Words your dad may never tell you
Dads can be like statues. Quiet, towering, stubborn, and not much to talk to. I realize not all dads are like that but the stigma is that dads are these cold-hearted working machines. I always remember my dad as a very reserved person. He wasn’t quiet. Because once you got him talking he would talk to you for hours and you might wish he would shut up.
I find I am the same way. I have seen it put this way about my personality. I’m a watcher and a listener. I will watch you and listen to you very closely. Then I will determine based on your words and actions whether I want to engage with you or not. Typically if I like what I see then you may not get me to shut up. But if I hold back and don’t talk to you, there may be a reason for that.
Words are powerful. But to me, actions hold more power. You can tell someone that you love them. And you can see clearly that they don’t love you. But observe their actions with what they say and you can learn so much.

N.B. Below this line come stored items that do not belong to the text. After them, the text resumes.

--- src/sv/dcasd_pkg.sv ---
// ----------------------------------------------------------------------------
// dcasd_pkg
// types, constants and digit decoding for the averaging display block
// ----------------------------------------------------------------------------
`default_nettype none

package dcasd_pkg;

    localparam int SAMPLE_BITS  = 10;
    localparam int X8_W         = SAMPLE_BITS + 3;
    localparam int RECIP_W      = 13;
    localparam int RECIP_SHIFT  = 16;
    localparam int PROD_W       = X8_W + RECIP_W;
    localparam logic [RECIP_W-1:0] RECIP_15 = RECIP_W'(4369);
    localparam logic [X8_W-1:0]    DIVISOR_15 = X8_W'(15);

    localparam int SUM_W        = 23;
    localparam logic [SUM_W-1:0] SUM_MAX = '1;
    localparam int COUNT_W      = 13;
    localparam logic [COUNT_W-1:0] COUNT_MAX = '1;
    localparam int THRESH_W     = 12;
    localparam logic [THRESH_W-1:0] THRESH_RESET = THRESH_W'(400);
    localparam int REM_W        = COUNT_W + 1;
    localparam int DIV_CNT_W    = $clog2(SUM_W);
    localparam logic [DIV_CNT_W-1:0] DIV_LAST = DIV_CNT_W'(SUM_W - 1);

    localparam int SHOWN_W      = 10;
    localparam logic [SHOWN_W-1:0] SHOWN_MAX = '1;

    localparam int NUM_SLOTS    = 6;
    localparam int SLOT_W       = $clog2(NUM_SLOTS);
    localparam int HALF_SLOTS   = NUM_SLOTS / 2;
    localparam int SEG_W        = 8;

    localparam logic [1:0] PLACE_HUNDREDS = 2'd0;
    localparam logic [1:0] PLACE_TENS     = 2'd1;
    localparam logic [1:0] PLACE_ONES     = 2'd2;

    localparam logic [SEG_W-1:0] DP_MASK = 8'h80;
    localparam logic [SEG_W-1:0] GLYPH [10] = '{
        8'h3F, 8'h06, 8'h5B, 8'h4F, 8'h66, 8'h6D, 8'h7D, 8'h07, 8'h7F, 8'h6F
    };

    typedef enum logic [2:0] {
        ST_IDLE,
        ST_SCALE,
        ST_ACCUM,
        ST_CHECK,
        ST_DIVIDE,
        ST_FINISH
    } state_t;

    typedef struct packed {
        logic load_raw;
        logic show;
        logic scale;
        logic accum;
        logic div_load;
        logic div_step;
        logic div_finish;
    } cmd_t;

    typedef struct packed {
        logic out_blocked;
        logic avg_due;
        logic div_last;
    } status_t;

    function automatic logic [SEG_W-1:0] digit_pattern(
        input logic [SHOWN_W-1:0] value,
        input logic [1:0]         place
    );
        logic [SHOWN_W-1:0] v;
        logic [6:0]         rem;
        logic [3:0]         hund;
        logic [3:0]         tens;
        logic [3:0]         ones;
        logic [3:0]         d;
        logic [SEG_W-1:0]   dp;
        v = (value >= SHOWN_W'(1000)) ? value - SHOWN_W'(1000) : value;
        hund = 4'd0;
        for (int k = 1; k < 10; k++)
        begin
            if (v >= SHOWN_W'(k * 100))
            begin
                hund = 4'(k);
            end
        end
        rem = 7'(v - SHOWN_W'(int'(hund) * 100));
        tens = 4'd0;
        for (int k = 1; k < 10; k++)
        begin
            if (rem >= 7'(k * 10))
            begin
                tens = 4'(k);
            end
        end
        ones = 4'(rem - 7'(int'(tens) * 10));
        dp = 8'h00;
        unique case (place)
            PLACE_HUNDREDS: d = hund;
            PLACE_TENS:
            begin
                d  = tens;
                dp = DP_MASK;
            end
            default: d = ones;
        endcase
        return GLYPH[d] | dp;
    endfunction

endpackage

`default_nettype wire

--- src/sv/dual_channel_average_seg_display.sv ---
// ----------------------------------------------------------------------------
// dual_channel_average_seg_display
// two-channel averaging voltmeter driving a six-digit multiplexed display
// ----------------------------------------------------------------------------
// A scan tick (action = 1) yields one transaction on the output side: the
// segment byte and the active-low digit select for the next of six slots,
// held in an output register so that further input can be taken while it
// waits. A converter sample (action = 0) yields no output and occupies the
// block through its accept, reciprocal multiply, accumulate and threshold
// check steps. When the pair count passes the threshold the sample goes on:
// a 23-step restoring divider forms both channel averages side by side, one
// quotient bit per cycle, and a finish step then loads the shown values.
// Every input is held off while a sample is still in progress, and a tick
// is also held off while a previous result is still stalled at the output.
// ----------------------------------------------------------------------------
`default_nettype none

module dual_channel_average_seg_display
    import dcasd_pkg::*;
(
    input  wire logic                   clk,
    input  wire logic                   rst_n,
    input  wire logic                   in_valid,
    output logic                        in_stall,
    input  wire logic                   action,
    input  wire logic [SAMPLE_BITS-1:0] sample,
    input  wire logic                   cfg_write,
    input  wire logic [THRESH_W-1:0]    cfg_data,
    output logic                        out_valid,
    input  wire logic                   out_stall,
    output logic [SEG_W-1:0]            segments,
    output logic [NUM_SLOTS-1:0]        digit_enable_n
);

    cmd_t    cmd;
    status_t status;

    dcasd_ctrl u_ctrl (
        .clk      (clk),
        .rst_n    (rst_n),
        .in_valid (in_valid),
        .action   (action),
        .in_stall (in_stall),
        .status   (status),
        .cmd      (cmd)
    );

    dcasd_datapath u_datapath (
        .clk            (clk),
        .rst_n          (rst_n),
        .cmd            (cmd),
        .status         (status),
        .sample         (sample),
        .cfg_write      (cfg_write),
        .cfg_data       (cfg_data),
        .out_valid      (out_valid),
        .out_stall      (out_stall),
        .segments       (segments),
        .digit_enable_n (digit_enable_n)
    );

endmodule

`default_nettype wire

--- src/sv/dcasd_ctrl.sv ---
// ----------------------------------------------------------------------------
// dcasd_ctrl
// sequencer for sample accumulation, averaging division and scan ticks
// ----------------------------------------------------------------------------
`default_nettype none

module dcasd_ctrl
    import dcasd_pkg::*;
(
    input  wire logic    clk,
    input  wire logic    rst_n,
    input  wire logic    in_valid,
    input  wire logic    action,
    output logic         in_stall,
    input  wire status_t status,
    output cmd_t         cmd
);

    state_t state_reg;
    state_t state_next;
    logic   accept;

    assign in_stall = (state_reg != ST_IDLE) || (action && status.out_blocked);
    assign accept   = in_valid && !in_stall;

    always_ff @(posedge clk or negedge rst_n)
    begin
        if (!rst_n)
        begin
            state_reg <= ST_IDLE;
        end
        else
        begin
            state_reg <= state_next;
        end
    end

    always_comb
    begin
        state_next = state_reg;
        unique case (state_reg)
            ST_IDLE:
            begin
                if (accept && !action)
                begin
                    state_next = ST_SCALE;
                end
            end
            ST_SCALE:  state_next = ST_ACCUM;
            ST_ACCUM:  state_next = ST_CHECK;
            ST_CHECK:  state_next = status.avg_due ? ST_DIVIDE : ST_IDLE;
            ST_DIVIDE: state_next = status.div_last ? ST_FINISH : ST_DIVIDE;
            ST_FINISH: state_next = ST_IDLE;
            default:   state_next = ST_IDLE;
        endcase
    end

    always_comb
    begin
        cmd = '0;
        unique case (state_reg)
            ST_IDLE:
            begin
                cmd.load_raw = accept && !action;
                cmd.show     = accept && action;
            end
            ST_SCALE:  cmd.scale      = 1'b1;
            ST_ACCUM:  cmd.accum      = 1'b1;
            ST_CHECK:  cmd.div_load   = status.avg_due;
            ST_DIVIDE: cmd.div_step   = 1'b1;
            ST_FINISH: cmd.div_finish = 1'b1;
            default:   cmd = '0;
        endcase
    end

endmodule

`default_nettype wire

--- src/sv/dcasd_datapath.sv ---
// ----------------------------------------------------------------------------
// dcasd_datapath
// scaling, channel sums, two-lane restoring divider and digit output register
// ----------------------------------------------------------------------------
`default_nettype none

module dcasd_datapath
    import dcasd_pkg::*;
(
    input  wire logic                   clk,
    input  wire logic                   rst_n,
    input  wire cmd_t                   cmd,
    output status_t                     status,
    input  wire logic [SAMPLE_BITS-1:0] sample,
    input  wire logic                   cfg_write,
    input  wire logic [THRESH_W-1:0]    cfg_data,
    output logic                        out_valid,
    input  wire logic                   out_stall,
    output logic [SEG_W-1:0]            segments,
    output logic [NUM_SLOTS-1:0]        digit_enable_n
);

    logic [SAMPLE_BITS-1:0] raw_reg;
    logic [PROD_W-1:0]      prod_reg;
    logic [THRESH_W-1:0]    threshold_reg;
    logic                   channel_reg;
    logic [SUM_W-1:0]       sum_one_reg;
    logic [SUM_W-1:0]       sum_zero_reg;
    logic [COUNT_W-1:0]     count_reg;
    logic [SHOWN_W-1:0]     shown_first_reg;
    logic [SHOWN_W-1:0]     shown_second_reg;
    logic [SLOT_W-1:0]      slot_reg;
    logic                   out_valid_reg;
    logic [SEG_W-1:0]       segments_reg;
    logic [NUM_SLOTS-1:0]   digit_enable_n_reg;
    logic [SUM_W-1:0]       quo_one_reg;
    logic [SUM_W-1:0]       quo_zero_reg;
    logic [REM_W-1:0]       rem_one_reg;
    logic [REM_W-1:0]       rem_zero_reg;
    logic [DIV_CNT_W-1:0]   div_cnt_reg;

    logic [X8_W-1:0]        x8;
    logic [SAMPLE_BITS-1:0] q_est;
    logic [X8_W-1:0]        resid;
    logic [SAMPLE_BITS-1:0] scaled;
    logic [SUM_W:0]         sum_wide;
    logic [SUM_W-1:0]       sum_sat;
    logic [COUNT_W-1:0]     count_inc;

    logic [REM_W-1:0]       rem_one_shift;
    logic [REM_W-1:0]       rem_zero_shift;
    logic [REM_W-1:0]       divisor;
    logic                   ge_one;
    logic                   ge_zero;
    logic [SHOWN_W-1:0]     avg_one;
    logic [SHOWN_W-1:0]     avg_zero;

    logic [SLOT_W-1:0]      slot;
    logic [SHOWN_W-1:0]     value;
    logic [1:0]             place;
    logic [SLOT_W-1:0]      slot_next;

    // scaling by 8/15 with reciprocal estimate and one correction
    assign x8     = {raw_reg, 3'b000};
    assign q_est  = prod_reg[PROD_W-1 -: SAMPLE_BITS];
    assign resid  = x8 - (X8_W'({q_est, 4'b0000}) - X8_W'(q_est));
    assign scaled = q_est + SAMPLE_BITS'(resid >= DIVISOR_15);

    assign sum_wide  = {1'b0, (channel_reg ? sum_one_reg : sum_zero_reg)}
                     + (SUM_W + 1)'(scaled);
    assign sum_sat   = sum_wide[SUM_W] ? SUM_MAX : sum_wide[SUM_W-1:0];
    assign count_inc = (count_reg == COUNT_MAX) ? count_reg : count_reg + 1'b1;

    // divider lanes
    assign divisor        = REM_W'(count_reg);
    assign rem_one_shift  = {rem_one_reg[REM_W-2:0], quo_one_reg[SUM_W-1]};
    assign rem_zero_shift = {rem_zero_reg[REM_W-2:0], quo_zero_reg[SUM_W-1]};
    assign ge_one         = rem_one_shift >= divisor;
    assign ge_zero        = rem_zero_shift >= divisor;
    assign avg_one  = (|quo_one_reg[SUM_W-1:SHOWN_W])  ? SHOWN_MAX : quo_one_reg[SHOWN_W-1:0];
    assign avg_zero = (|quo_zero_reg[SUM_W-1:SHOWN_W]) ? SHOWN_MAX : quo_zero_reg[SHOWN_W-1:0];

    // scan slot decode
    assign slot      = (slot_reg < SLOT_W'(NUM_SLOTS)) ? slot_reg : '0;
    assign value     = (slot < SLOT_W'(HALF_SLOTS)) ? shown_first_reg : shown_second_reg;
    assign place     = (slot < SLOT_W'(HALF_SLOTS)) ? 2'(slot) : 2'(slot - SLOT_W'(HALF_SLOTS));
    assign slot_next = (slot == SLOT_W'(NUM_SLOTS - 1)) ? '0 : slot + 1'b1;

    assign status.out_blocked = out_valid_reg && out_stall;
    assign status.avg_due     = count_reg > COUNT_W'(threshold_reg);
    assign status.div_last    = div_cnt_reg == DIV_LAST;

    assign out_valid      = out_valid_reg;
    assign segments       = segments_reg;
    assign digit_enable_n = digit_enable_n_reg;

    always_ff @(posedge clk or negedge rst_n)
    begin
        if (!rst_n)
        begin
            threshold_reg    <= THRESH_RESET;
            channel_reg      <= 1'b1;
            sum_one_reg      <= '0;
            sum_zero_reg     <= '0;
            count_reg        <= '0;
            shown_first_reg  <= '0;
            shown_second_reg <= '0;
            slot_reg         <= '0;
            out_valid_reg    <= 1'b0;
            div_cnt_reg      <= '0;
        end
        else
        begin
            if (cfg_write)
            begin
                threshold_reg <= cfg_data;
            end
            if (cmd.accum)
            begin
                channel_reg <= !channel_reg;
                if (channel_reg)
                begin
                    sum_one_reg <= sum_sat;
                end
                else
                begin
                    sum_zero_reg <= sum_sat;
                    count_reg    <= count_inc;
                end
            end
            if (cmd.div_load)
            begin
                div_cnt_reg <= '0;
            end
            else if (cmd.div_step)
            begin
                div_cnt_reg <= div_cnt_reg + 1'b1;
            end
            if (cmd.div_finish)
            begin
                shown_first_reg  <= avg_one;
                shown_second_reg <= avg_zero;
                sum_one_reg      <= '0;
                sum_zero_reg     <= '0;
                count_reg        <= '0;
            end
            if (cmd.show)
            begin
                slot_reg      <= slot_next;
                out_valid_reg <= 1'b1;
            end
            else if (out_valid_reg && !out_stall)
            begin
                out_valid_reg <= 1'b0;
            end
        end
    end

    always_ff @(posedge clk)
    begin
        if (cmd.load_raw)
        begin
            raw_reg <= sample;
        end
        if (cmd.scale)
        begin
            prod_reg <= PROD_W'(x8) * PROD_W'(RECIP_15);
        end
        if (cmd.div_load)
        begin
            quo_one_reg  <= sum_one_reg;
            quo_zero_reg <= sum_zero_reg;
            rem_one_reg  <= '0;
            rem_zero_reg <= '0;
        end
        else if (cmd.div_step)
        begin
            quo_one_reg  <= {quo_one_reg[SUM_W-2:0], ge_one};
            quo_zero_reg <= {quo_zero_reg[SUM_W-2:0], ge_zero};
            rem_one_reg  <= ge_one ? rem_one_shift - divisor : rem_one_shift;
            rem_zero_reg <= ge_zero ? rem_zero_shift - divisor : rem_zero_shift;
        end
        if (cmd.show)
        begin
            segments_reg       <= digit_pattern(value, place);
            digit_enable_n_reg <= ~(NUM_SLOTS'(1) << slot);
        end
    end

endmodule

`default_nettype wire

There are some things that dads just won’t say to you. Now I realize this is a generalization and not all dads will fit into these categories. Some dads are very open and say exactly what is on their mind or like to engage more than most. But I would imagine for dads like me these are things that your dad may never tell you, at least not more than once. So here are some words your dad may never tell you.
I worry about you
Moms are not the only ones that worry about their kids. I have two sons over 18 and now they are both on their own. I worry about them every day. I worry that someone might be taking advantage of their inexperience. I worry that they may make bad choices. I worry that they end up with the wrong person.
Why do I worry?
Well for one reason is that when I was their age I made bad choices. Before I met their mom I dated the wrong girls. I drank too much alcohol. And I even messed up so bad I got myself thrown in jail before I had kids.
The second reason is there are a lot of bad people out there. The kind of people that make bad decisions and want to take down everyone around them. There are also those that just want to hurt others. In those cases, I don’t worry too much about my boys but the people around them.
I pray for you every day
Because I worry about my boys I pray for them every day. The bible tells us not to be anxious about anything but pray for everything. Because of this, I try my best to pray more often than I worry about them.
My routine before I go to sleep at night is I pray. I thank God for everything he did for me that day and then I go through my list of people I need to pray for. My kids are always on that list. It doesn’t matter if they are doing great and have no issues I still pray for them. I may just pray they have a good night’s sleep or pray that they have a good day at school the next day.
But doing this each night before I go to sleep helps me with one thing. Worrying. I don’t worry about anything that happened that day. I give it to God and I sleep well knowing that he is in control.
I want you to be more successful than me
I worked hard in my life to get where I am today. I sacrificed a lot of hours commuting and sitting around because I went to school over an hour and a half away from where we lived. I did this all for my kids.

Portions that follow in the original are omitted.